The solution that doesn’t change pH as much with time  has something else that helps it keeps its pH

Explain:

Learning Experience(s)

Have a group come up to board and graph the lines that represent the two beakers to which acid was added.

Have a group come up to board and graph the lines that represent the two beakers to which base was added.

At end of this section, show the tutorial by Norton to further explain what buffers do.

Critical questions that will allow you to help students clarify their understanding and introduce information related to concepts to be learned

What was our standard pH of water? What does this mean?

Where should that line for our standard solution go and how should it look like?

What happened when we added acid to beaker A1 (no buffer) and why?

How about when we added acid to beaker A2 (standard + buffer)?

What could possibly be different between both solutions if they both have an initial pH of 7?
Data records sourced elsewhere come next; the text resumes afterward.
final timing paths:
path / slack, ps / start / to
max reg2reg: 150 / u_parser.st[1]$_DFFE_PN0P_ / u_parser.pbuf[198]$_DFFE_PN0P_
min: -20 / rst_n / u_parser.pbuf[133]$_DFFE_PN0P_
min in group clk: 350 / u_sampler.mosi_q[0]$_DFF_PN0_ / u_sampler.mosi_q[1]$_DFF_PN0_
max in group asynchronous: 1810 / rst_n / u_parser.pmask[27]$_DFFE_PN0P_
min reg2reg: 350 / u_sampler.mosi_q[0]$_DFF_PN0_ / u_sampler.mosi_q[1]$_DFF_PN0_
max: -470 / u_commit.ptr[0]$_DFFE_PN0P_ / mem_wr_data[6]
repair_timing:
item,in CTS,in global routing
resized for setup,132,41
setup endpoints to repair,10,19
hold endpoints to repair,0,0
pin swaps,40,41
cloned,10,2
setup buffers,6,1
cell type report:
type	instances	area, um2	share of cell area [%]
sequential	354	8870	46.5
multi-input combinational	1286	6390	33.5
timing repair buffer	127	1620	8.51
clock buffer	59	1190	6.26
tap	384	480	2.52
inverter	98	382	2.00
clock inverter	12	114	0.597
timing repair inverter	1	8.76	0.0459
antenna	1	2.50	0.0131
$ cat src/rtl/spis_edge.sv
module spis_edge
  import spis_pkg::*;
#(
  parameter logic RST_VAL = 1'b0
) (
  input  logic       clk,
  input  logic       rst_n,
  input  logic       lvl_i,
  output spis_edge_t edge_o
);
  logic prev_q;

  always_ff @(posedge clk or negedge rst_n) begin
    if (!rst_n) prev_q <= RST_VAL;
    else        prev_q <= lvl_i;
  end

  always_comb begin
    edge_o.rise = lvl_i & ~prev_q;
    edge_o.fall = ~lvl_i & prev_q;
  end
endmodule
## src/rtl/a20_pkg.sv

```systemverilog
package a20_pkg;
  localparam int unsigned BYTE_W = 8;
  typedef logic [BYTE_W-1:0] byte_t;
  typedef enum logic {ST_IDLE = 1'b0, ST_ARMED = 1'b1} trk_state_t;
  localparam byte_t GATE_CMD = 8'hD1;
endpackage

```

## src/rtl/a20_host_filter.sv

```systemverilog
module a20_host_filter #(
  parameter int unsigned CHAN_W    = 2,
  parameter int unsigned GATE_CHAN = 0
) (
  input  logic              clk,
  input  logic              rst,
  input  logic              en,
  input  logic              wr_valid,
  input  logic [CHAN_W-1:0] wr_chan,
  output logic              wr_ready,
  output logic              hit
);
  localparam logic [CHAN_W-1:0] MY_CHAN = CHAN_W'(GATE_CHAN);

  assign wr_ready = 1'b1;
  assign hit      = wr_valid && wr_ready && (wr_chan == MY_CHAN);

  AST_HIT_NEEDS_VALID: assert property (@(posedge clk) disable iff (rst)
    hit |-> (wr_valid && en !== 1'bx));
endmodule

```

## src/rtl/a20_cmd_tracker.sv

```systemverilog
module a20_cmd_tracker
  import a20_pkg::*;
#(
  parameter int unsigned SEL_BIT = 1
) (
  input  logic  clk,
  input  logic  rst,
  input  logic  en,
  input  logic  hit,
  input  logic  is_cmd,
  input  byte_t wbyte,
  output logic  load,
  output logic  load_val
);
  trk_state_t st_q, st_d;

  assign load     = en && hit && !is_cmd && (st_q == ST_ARMED);
  assign load_val = wbyte[SEL_BIT];

  always_comb begin
    st_d = st_q;
    if (!en) begin
      st_d = ST_IDLE;
    end else if (hit) begin
      if (is_cmd) st_d = (wbyte == GATE_CMD) ? ST_ARMED : ST_IDLE;
      else        st_d = ST_IDLE;
    end
  end

  always_ff @(posedge clk) begin
    if (rst) st_q <= ST_IDLE;
    else     st_q <= st_d;
  end

  AST_DIS_DISARMS: assert property (@(posedge clk) disable iff (rst)
    !en |=> (st_q == ST_IDLE));
  AST_OTHER_CMD_DISARMS: assert property (@(posedge clk) disable iff (rst)
    (en && hit && is_cmd && wbyte != GATE_CMD) |=> (st_q == ST_IDLE));
  AST_D1_ARMS: assert property (@(posedge clk) disable iff (rst)
    (en && hit && is_cmd && wbyte == GATE_CMD) |=> (st_q == ST_ARMED));
  AST_NOHIT_KEEPS: assert property (@(posedge clk) disable iff (rst)
    (en && !hit) |=> $stable(st_q));
endmodule

```

## src/rtl/a20_gate_reg.sv

```systemverilog
module a20_gate_reg (
  input  logic clk,
  input  logic rst,
  input  logic en,
  input  logic load,
  input  logic load_val,
  output logic gate
);
  always_ff @(posedge clk) begin
    if (rst)       gate <= 1'b1;
    else if (!en)  gate <= 1'b1;
    else if (load) gate <= load_val;
  end

  AST_DIS_HOLDS_ONE: assert property (@(posedge clk) disable iff (rst)
    !en |=> gate);
  AST_LOAD_TAKES_BIT: assert property (@(posedge clk) disable iff (rst)
    (en && load) |=> (gate == $past(load_val)));
  AST_NO_LOAD_STABLE: assert property (@(posedge clk) disable iff (rst)
    (en && !load) |=> $stable(gate));
endmodule

```

## src/rtl/fast_a20_gate.sv

```systemverilog
module fast_a20_gate
  import a20_pkg::*;
#(
  parameter int unsigned CHAN_W    = 2,
  parameter int unsigned GATE_CHAN = 0,
  parameter int unsigned SEL_BIT   = 1
) (
  input  logic              clk,
  input  logic              rst,
  input  logic              en,
  input  logic              wr_valid,
  output logic              wr_ready,
  input  logic [CHAN_W-1:0] wr_chan,
  input  logic              wr_is_cmd,
  input  logic [7:0]        wr_byte,
  output logic              gate_o,
  output logic              gate_status
);
  logic hit, load, load_val, gate;

  a20_host_filter #(.CHAN_W(CHAN_W), .GATE_CHAN(GATE_CHAN)) u_filter (
    .clk(clk), .rst(rst), .en(en), .wr_valid(wr_valid), .wr_chan(wr_chan),
    .wr_ready(wr_ready), .hit(hit));

  a20_cmd_tracker #(.SEL_BIT(SEL_BIT)) u_track (
    .clk(clk), .rst(rst), .en(en), .hit(hit), .is_cmd(wr_is_cmd),
    .wbyte(wr_byte), .load(load), .load_val(load_val));

  a20_gate_reg u_gate (
    .clk(clk), .rst(rst), .en(en), .load(load), .load_val(load_val),
    .gate(gate));

  assign gate_o      = gate;
  assign gate_status = gate;

  AST_RST_GATE_ONE: assert property (@(posedge clk)
    rst |=> gate_o);
endmodule

```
What happened to the graph (of the weird behaved liquid) after some time? Why do you think this happened?

Ask same questions for base addition.

Expected Student

Responses/Misconceptions

It is about 7. This means that there is an equal amount of hydrogen and hydroxide ions.

The line for the standard solution is at y = 7 and should be a horizontal line.

With no buffer, the pH for the solution dropped dramatically

The pH did not drop as much compared to the one that didn’t have the buffer

There is something in the beaker that makes the solution counteract with the addition of acid (or base)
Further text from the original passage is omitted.